El necesario registro de celulares


Jorge_MARIO_Andrino

Las telefónicas no tienen opción; ante la demanda social, pública y especialmente de sus clientes, deberán implementar un registro de quienes tienen aparatos celulares, comprometiéndose a entregar toda la información necesaria a las autoridades gubernamentales de protección e investigación, que evite que estos medios de trabajo y comunicación, sirvan para hacer el mal.

Jorge Mario Andrino Grotewold


Es indudable que la tecnología ha alcanzado a la sociedad e inclusive la ha sobrepasado en muchos aspectos, especialmente cuando las herramientas electrónicas se convierten en verdaderos insumos para alcanzar objetivos y metas.  Los dispositivos telefónicos ya no son solo eso, sino son computadoras u ordenadores electrónicos en donde se pueden hacer citas de trabajo, documentos, transacciones bancarias y mil cosas más.  Pero así como ha sido bueno, también es usado por aquellos que delinquen sin mayores escrúpulos, matando por robar, extorsionando por valores económicos e influenciando aspectos de coordinación entre redes del crimen organizado, que sin tapujos, se adueñan cada vez más del país, y más importante, de su gente. 

La campaña pública que se ha trazado un grupo de organizaciones sociales para la aprobación de una iniciativa de ley que obligue a tener un registro de teléfonos móviles es un buen ejemplo de civismo, pero es increíble que los diputados al Congreso de la República tengan que ser presionados por campañas mediáticas para entender (o hacerles entender) que estas acciones y medidas, tomadas ya en otros países han sido exitosas para el control del crimen, especialmente el que a veces pareciera ser más notorio; para el caso de Guatemala, los asesinatos por robo de celulares y las extorsiones.  Pero en realidad hay más de fondo en el uso y manejo de esta tecnología de alto nivel y que sirve, entre otros fines, para localizar vía satelital a las personas, enviar mensajes de texto para extorsionar y cuántas cosas más que son conocidas en todo el país.  También a estas redes criminales, que operan bajo el amparo de esta tecnología, se les facilita su deleznable objetivo, al carecer el Estado de un insumo tan importante como identificar quién, cómo y cuándo adquirió un celular, así como la obligación de reportar su robo, pérdida o venta, cuando sea aplicable.
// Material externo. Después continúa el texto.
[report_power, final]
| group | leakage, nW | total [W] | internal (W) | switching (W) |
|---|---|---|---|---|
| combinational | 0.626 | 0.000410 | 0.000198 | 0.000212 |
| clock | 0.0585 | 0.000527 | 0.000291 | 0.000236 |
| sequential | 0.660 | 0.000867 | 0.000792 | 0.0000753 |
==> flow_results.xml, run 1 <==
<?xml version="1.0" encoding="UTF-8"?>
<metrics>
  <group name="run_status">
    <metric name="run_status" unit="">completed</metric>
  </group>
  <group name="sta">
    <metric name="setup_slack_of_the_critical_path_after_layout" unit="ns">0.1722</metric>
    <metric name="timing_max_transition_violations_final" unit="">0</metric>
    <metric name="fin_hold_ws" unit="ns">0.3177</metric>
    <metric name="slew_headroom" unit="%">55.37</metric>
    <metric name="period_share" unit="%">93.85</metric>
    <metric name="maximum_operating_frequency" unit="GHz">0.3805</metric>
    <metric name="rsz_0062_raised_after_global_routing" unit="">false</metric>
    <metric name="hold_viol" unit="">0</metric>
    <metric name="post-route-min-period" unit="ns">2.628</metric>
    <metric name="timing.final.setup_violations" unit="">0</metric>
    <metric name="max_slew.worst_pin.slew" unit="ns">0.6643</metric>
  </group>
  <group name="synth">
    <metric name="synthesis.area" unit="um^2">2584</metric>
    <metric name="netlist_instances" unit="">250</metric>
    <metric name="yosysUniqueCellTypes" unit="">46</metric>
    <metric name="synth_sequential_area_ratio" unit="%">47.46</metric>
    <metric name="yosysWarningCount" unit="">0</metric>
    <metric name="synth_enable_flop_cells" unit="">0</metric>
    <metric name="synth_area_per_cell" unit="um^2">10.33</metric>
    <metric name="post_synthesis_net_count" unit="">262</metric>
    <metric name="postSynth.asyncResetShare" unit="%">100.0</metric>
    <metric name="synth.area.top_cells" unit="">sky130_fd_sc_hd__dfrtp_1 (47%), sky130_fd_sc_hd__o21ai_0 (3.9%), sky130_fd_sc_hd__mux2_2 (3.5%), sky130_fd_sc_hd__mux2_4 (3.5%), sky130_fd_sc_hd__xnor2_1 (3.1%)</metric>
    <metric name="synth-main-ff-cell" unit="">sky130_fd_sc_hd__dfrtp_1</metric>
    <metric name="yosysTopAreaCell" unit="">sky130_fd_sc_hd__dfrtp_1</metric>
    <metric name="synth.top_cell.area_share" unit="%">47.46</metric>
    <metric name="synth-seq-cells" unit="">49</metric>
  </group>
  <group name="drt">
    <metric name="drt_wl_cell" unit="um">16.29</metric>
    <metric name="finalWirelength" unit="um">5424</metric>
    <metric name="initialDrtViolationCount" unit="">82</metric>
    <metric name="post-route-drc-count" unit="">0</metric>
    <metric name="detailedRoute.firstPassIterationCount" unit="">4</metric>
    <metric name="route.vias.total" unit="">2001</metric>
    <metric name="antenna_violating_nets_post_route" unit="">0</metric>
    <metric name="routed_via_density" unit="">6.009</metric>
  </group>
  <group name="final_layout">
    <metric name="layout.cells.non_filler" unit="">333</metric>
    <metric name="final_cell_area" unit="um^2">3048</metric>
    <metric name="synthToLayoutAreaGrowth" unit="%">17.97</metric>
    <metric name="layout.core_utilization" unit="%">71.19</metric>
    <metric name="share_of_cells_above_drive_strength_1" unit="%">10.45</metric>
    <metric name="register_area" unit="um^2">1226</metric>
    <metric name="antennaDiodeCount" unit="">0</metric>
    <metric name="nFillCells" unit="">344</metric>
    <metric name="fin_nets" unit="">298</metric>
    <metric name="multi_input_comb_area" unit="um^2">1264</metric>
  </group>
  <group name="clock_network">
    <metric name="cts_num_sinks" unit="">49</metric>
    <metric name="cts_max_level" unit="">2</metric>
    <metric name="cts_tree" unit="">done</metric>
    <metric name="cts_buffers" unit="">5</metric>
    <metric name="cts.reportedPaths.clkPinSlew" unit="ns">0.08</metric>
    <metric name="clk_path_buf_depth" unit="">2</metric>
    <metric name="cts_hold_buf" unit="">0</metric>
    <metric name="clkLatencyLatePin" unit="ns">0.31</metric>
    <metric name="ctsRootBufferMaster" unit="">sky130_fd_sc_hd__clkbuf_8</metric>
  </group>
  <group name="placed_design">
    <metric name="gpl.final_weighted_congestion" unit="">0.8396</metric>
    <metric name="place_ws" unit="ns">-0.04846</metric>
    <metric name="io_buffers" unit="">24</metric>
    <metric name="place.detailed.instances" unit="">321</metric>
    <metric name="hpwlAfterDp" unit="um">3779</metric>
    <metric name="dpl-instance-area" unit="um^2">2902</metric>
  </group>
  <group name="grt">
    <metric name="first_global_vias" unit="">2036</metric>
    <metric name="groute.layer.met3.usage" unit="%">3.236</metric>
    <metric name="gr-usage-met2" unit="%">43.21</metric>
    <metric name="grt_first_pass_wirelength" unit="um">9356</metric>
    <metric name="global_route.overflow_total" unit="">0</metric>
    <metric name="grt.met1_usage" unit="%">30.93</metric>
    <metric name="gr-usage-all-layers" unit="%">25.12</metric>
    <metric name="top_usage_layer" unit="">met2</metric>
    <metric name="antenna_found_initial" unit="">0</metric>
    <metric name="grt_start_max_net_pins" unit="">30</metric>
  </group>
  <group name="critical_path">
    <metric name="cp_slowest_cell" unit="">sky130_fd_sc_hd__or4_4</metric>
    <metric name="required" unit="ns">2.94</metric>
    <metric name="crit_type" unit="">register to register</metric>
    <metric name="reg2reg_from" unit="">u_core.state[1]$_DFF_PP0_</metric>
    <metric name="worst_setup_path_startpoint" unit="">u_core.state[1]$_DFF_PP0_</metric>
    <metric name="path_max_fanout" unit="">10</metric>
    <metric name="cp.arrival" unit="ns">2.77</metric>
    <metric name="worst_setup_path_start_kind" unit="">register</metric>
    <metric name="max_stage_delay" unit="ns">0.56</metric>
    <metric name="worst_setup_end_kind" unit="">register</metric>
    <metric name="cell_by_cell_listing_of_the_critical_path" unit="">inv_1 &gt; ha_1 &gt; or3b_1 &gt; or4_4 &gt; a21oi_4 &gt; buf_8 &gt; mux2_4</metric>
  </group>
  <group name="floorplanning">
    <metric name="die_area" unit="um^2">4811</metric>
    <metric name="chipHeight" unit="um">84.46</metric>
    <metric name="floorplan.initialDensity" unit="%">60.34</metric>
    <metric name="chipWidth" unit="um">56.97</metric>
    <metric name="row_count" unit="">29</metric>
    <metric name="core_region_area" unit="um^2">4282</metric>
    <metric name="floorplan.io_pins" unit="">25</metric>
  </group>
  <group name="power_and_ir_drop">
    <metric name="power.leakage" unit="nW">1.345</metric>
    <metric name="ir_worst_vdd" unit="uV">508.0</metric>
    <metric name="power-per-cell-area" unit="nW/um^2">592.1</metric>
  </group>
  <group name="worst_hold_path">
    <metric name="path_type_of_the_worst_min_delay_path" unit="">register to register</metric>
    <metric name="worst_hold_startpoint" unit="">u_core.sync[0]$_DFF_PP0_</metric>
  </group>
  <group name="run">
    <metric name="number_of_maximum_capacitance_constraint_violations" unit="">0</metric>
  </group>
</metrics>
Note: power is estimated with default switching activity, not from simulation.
[src/rtl/audio_dac_serializer.sv]
// audio_dac_serializer: stereo sample FIFO feeding an I2S DAC data line.
//
// Pairs are pushed in the clk domain. The codec's bit clock (AUD_BCLK) and
// frame clock (AUD_DACLRCK) are asynchronous; both go through identical
// 2-flop synchronisers and an edge-detect register so their edges line up
// exactly, three clk after the pin transition.
//
// Each LRCK falling edge starts a left slot: a pair is popped (or a fallback
// pair is used when the FIFO is empty, flagging a sticky underflow). The
// right sample waits in a staging register until the LRCK rising edge.
// Within a slot the first BCLK fall is the I2S one-bit delay, then the
// sample goes out MSB first, then the line idles at 0 until the next edge.
//
// Optional build macro DAC_UNDERFLOW_HOLD_EN: on underflow, replay the most
// recently popped pair instead of emitting silence (0/0).
module audio_dac_serializer #(
  parameter int DATA_WIDTH = 24,
  parameter int FIFO_DEPTH = 8
) (
  input  logic                          clk,
  input  logic                          reset_n,
  audio_dac_serializer_if.slave         bus,
  input  logic                          AUD_BCLK,
  input  logic                          AUD_DACLRCK,
  output logic                          AUD_DACDAT,
  output logic [$clog2(FIFO_DEPTH):0]   fifo_count,
  output logic                          underflow
);

  localparam int AW = $clog2(FIFO_DEPTH);
  localparam int CW = AW + 1;
  localparam int BW = $clog2(DATA_WIDTH + 1);

  localparam logic [AW-1:0] PTR_ONE_C  = AW'(1);
  localparam logic [CW-1:0] CNT_ONE_C  = CW'(1);
  localparam logic [CW-1:0] CNT_ZERO_C = CW'(0);
  localparam logic [CW-1:0] DEPTH_C    = CW'(FIFO_DEPTH);
  localparam logic [BW-1:0] BIT_ZERO_C = BW'(0);
  localparam logic [BW-1:0] BIT_ONE_C  = BW'(1);
  localparam logic [BW-1:0] LAST_BIT_C = BW'(DATA_WIDTH);

  typedef enum logic [1:0] {
    ST_IDLE  = 2'd0,
    ST_DELAY = 2'd1,
    ST_SHIFT = 2'd2,
    ST_PAD   = 2'd3
  } state_t;

  // ---------------------------------------------------------------------------
  // Codec clock synchronisers and edge detection
  // ---------------------------------------------------------------------------
  logic [1:0] bclk_sync_r;
  logic [1:0] lrck_sync_r;
  logic       bclk_prev_r;
  logic       lrck_prev_r;
  logic       bclk_fall_s;
  logic       lrck_fall_s;
  logic       lrck_rise_s;

  // Bring BCLK/LRCK into clk through matching 2-flop chains plus one history flop
  always_ff @(posedge clk or negedge reset_n) begin
    if (!reset_n) begin
      bclk_sync_r <= 2'b00;
      lrck_sync_r <= 2'b00;
      bclk_prev_r <= 1'b0;
      lrck_prev_r <= 1'b0;
    end else begin
      bclk_sync_r <= {bclk_sync_r[0], AUD_BCLK};
      lrck_sync_r <= {lrck_sync_r[0], AUD_DACLRCK};
      bclk_prev_r <= bclk_sync_r[1];
      lrck_prev_r <= lrck_sync_r[1];
    end
  end

  // Everything resets to 0, so no edge can be seen the first cycle after release.
  assign bclk_fall_s = bclk_prev_r & ~bclk_sync_r[1];
  assign lrck_fall_s = lrck_prev_r & ~lrck_sync_r[1];
  assign lrck_rise_s = ~lrck_prev_r & lrck_sync_r[1];

  // ---------------------------------------------------------------------------
  // Stereo pair FIFO
  // ---------------------------------------------------------------------------
  logic [DATA_WIDTH-1:0] mem_left_r  [FIFO_DEPTH];
  logic [DATA_WIDTH-1:0] mem_right_r [FIFO_DEPTH];
  logic [AW-1:0]         wr_ptr_r;
  logic [AW-1:0]         rd_ptr_r;
  logic [CW-1:0]         count_r;
  logic [CW-1:0]         count_nxt_s;
  logic                  write_ready_r;
  logic                  push_s;
  logic                  pop_s;
  logic [DATA_WIDTH-1:0] rd_left_s;
  logic [DATA_WIDTH-1:0] rd_right_s;

  // Decode push/pop and the resulting occupancy for this cycle
  always_comb begin
    push_s      = bus.write & write_ready_r;
    pop_s       = lrck_fall_s & (count_r != CNT_ZERO_C);
    count_nxt_s = count_r;
    if (push_s && !pop_s) begin
      count_nxt_s = count_r + CNT_ONE_C;
    end else if (pop_s && !push_s) begin
      count_nxt_s = count_r - CNT_ONE_C;
    end else begin
      count_nxt_s = count_r;
    end
  end

  // Sample storage; contents need no reset because the pointers gate every read
  always_ff @(posedge clk) begin
    if (push_s) begin
      mem_left_r[wr_ptr_r]  <= bus.writedata_left;
      mem_right_r[wr_ptr_r] <= bus.writedata_right;
    end
  end

  // Pointers wrap naturally since the depth is a power of two
  always_ff @(posedge clk or negedge reset_n) begin
    if (!reset_n) begin
      wr_ptr_r      <= {AW{1'b0}};
      rd_ptr_r      <= {AW{1'b0}};
      count_r       <= CNT_ZERO_C;
      write_ready_r <= 1'b1;
    end else begin
      if (push_s) begin
        wr_ptr_r <= wr_ptr_r + PTR_ONE_C;
      end
      if (pop_s) begin
        rd_ptr_r <= rd_ptr_r + PTR_ONE_C;
      end
      count_r       <= count_nxt_s;
      write_ready_r <= (count_nxt_s < DEPTH_C);
    end
  end

  assign rd_left_s  = mem_left_r[rd_ptr_r];
  assign rd_right_s = mem_right_r[rd_ptr_r];

  // ---------------------------------------------------------------------------
  // Fallback pair used when a frame starts with nothing buffered
  // ---------------------------------------------------------------------------
  logic [DATA_WIDTH-1:0] fb_left_s;
  logic [DATA_WIDTH-1:0] fb_right_s;

`ifdef DAC_UNDERFLOW_HOLD_EN
  logic [DATA_WIDTH-1:0] hold_left_r;
  logic [DATA_WIDTH-1:0] hold_right_r;

  // Remember the last popped pair so an underflow repeats it instead of muting
  always_ff @(posedge clk or negedge reset_n) begin
    if (!reset_n) begin
      hold_left_r  <= {DATA_WIDTH{1'b0}};
      hold_right_r <= {DATA_WIDTH{1'b0}};
    end else if (pop_s) begin
      hold_left_r  <= rd_left_s;
      hold_right_r <= rd_right_s;
    end
  end

  assign fb_left_s  = hold_left_r;
  assign fb_right_s = hold_right_r;
`else
  assign fb_left_s  = {DATA_WIDTH{1'b0}};
  assign fb_right_s = {DATA_WIDTH{1'b0}};
`endif

  logic [DATA_WIDTH-1:0] load_left_s;
  logic [DATA_WIDTH-1:0] load_right_s;

  // Choose what a left-slot start loads: fresh FIFO data or the fallback pair
  always_comb begin
    load_left_s  = fb_left_s;
    load_right_s = fb_right_s;
    if (pop_s) begin
      load_left_s  = rd_left_s;
      load_right_s = rd_right_s;
    end else begin
      load_left_s  = fb_left_s;
      load_right_s = fb_right_s;
    end
  end

  // ---------------------------------------------------------------------------
  // Slot sequencer and serialiser
  // ---------------------------------------------------------------------------
  state_t                state_r;
  logic [DATA_WIDTH-1:0] shift_r;
  logic [DATA_WIDTH-1:0] stage_r;
  logic [BW-1:0]         bit_cnt_r;
  logic                  dacdat_r;
  logic                  underflow_r;

  // LRCK edges (re)load a slot and take priority; BCLK falls step the output.
  // A BCLK fall coinciding with an LRCK edge is consumed as the delay bit.
  always_ff @(posedge clk or negedge reset_n) begin
    if (!reset_n) begin
      state_r     <= ST_IDLE;
      shift_r     <= {DATA_WIDTH{1'b0}};
      stage_r     <= {DATA_WIDTH{1'b0}};
      bit_cnt_r   <= BIT_ZERO_C;
      dacdat_r    <= 1'b0;
      underflow_r <= 1'b0;
    end else if (lrck_fall_s) begin
      shift_r   <= load_left_s;
      stage_r   <= load_right_s;
      bit_cnt_r <= BIT_ZERO_C;
      state_r   <= ST_DELAY;
      if (!pop_s) begin
        underflow_r <= 1'b1;
      end
      if (bclk_fall_s) begin
        dacdat_r <= 1'b0;
      end
    end else if (lrck_rise_s && (state_r != ST_IDLE)) begin
      shift_r   <= stage_r;
      bit_cnt_r <= BIT_ZERO_C;
      state_r   <= ST_DELAY;
      if (bclk_fall_s) begin
        dacdat_r <= 1'b0;
      end
    end else if (bclk_fall_s) begin
      case (state_r)
        ST_IDLE: begin
          dacdat_r <= 1'b0;
        end
        ST_DELAY: begin
          dacdat_r  <= shift_r[DATA_WIDTH-1];
          shift_r   <= {shift_r[DATA_WIDTH-2:0], 1'b0};
          bit_cnt_r <= BIT_ONE_C;
          state_r   <= ST_SHIFT;
        end
        ST_SHIFT: begin
          if (bit_cnt_r == LAST_BIT_C) begin
            dacdat_r <= 1'b0;
            state_r  <= ST_PAD;
          end else begin
            dacdat_r  <= shift_r[DATA_WIDTH-1];
            shift_r   <= {shift_r[DATA_WIDTH-2:0], 1'b0};
            bit_cnt_r <= bit_cnt_r + BIT_ONE_C;
          end
        end
        ST_PAD: begin
          dacdat_r <= 1'b0;
        end
        default: begin
          dacdat_r <= 1'b0;
          state_r  <= ST_IDLE;
        end
      endcase
    end
  end

  assign AUD_DACDAT      = dacdat_r;
  assign underflow       = underflow_r;
  assign fifo_count      = count_r;
  assign bus.write_ready = write_ready_r;

endmodule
Dentro de las consideraciones para estos temas es que el sistema de tecnología ha crecido mucho y es sumamente dinámico, por lo que este tipo de acciones solo mermaría el sistema de comunicación de los guatemaltecos, pero estas medidas quizá sean solo temporales, o por lo menos parciales, pues es mejor tener un control en materia de seguridad, que permita proteger, prevenir y combatir la delincuencia, a que un grupo económico de poder como las telefónicas evidencien una disminución en sus ganancias.  Es un tema de urgencia, puesto que todos vivimos en gran zozobra al momento en que recibimos una llamada o debemos realizar una. 

El compromiso de realizar este registro debe ser hecho por los inversionistas extranjeros que han copado el mercado económico de esta oportunidad, con el apoyo y facilitación del Estado, para que de forma conjunta puedan entregar a la sociedad una respuesta que aunque sea tarde, otorgue una herramienta técnica que establezca un mecanismo de control y seguimiento de los casos que requieren seguridad y la tan ansiada justicia.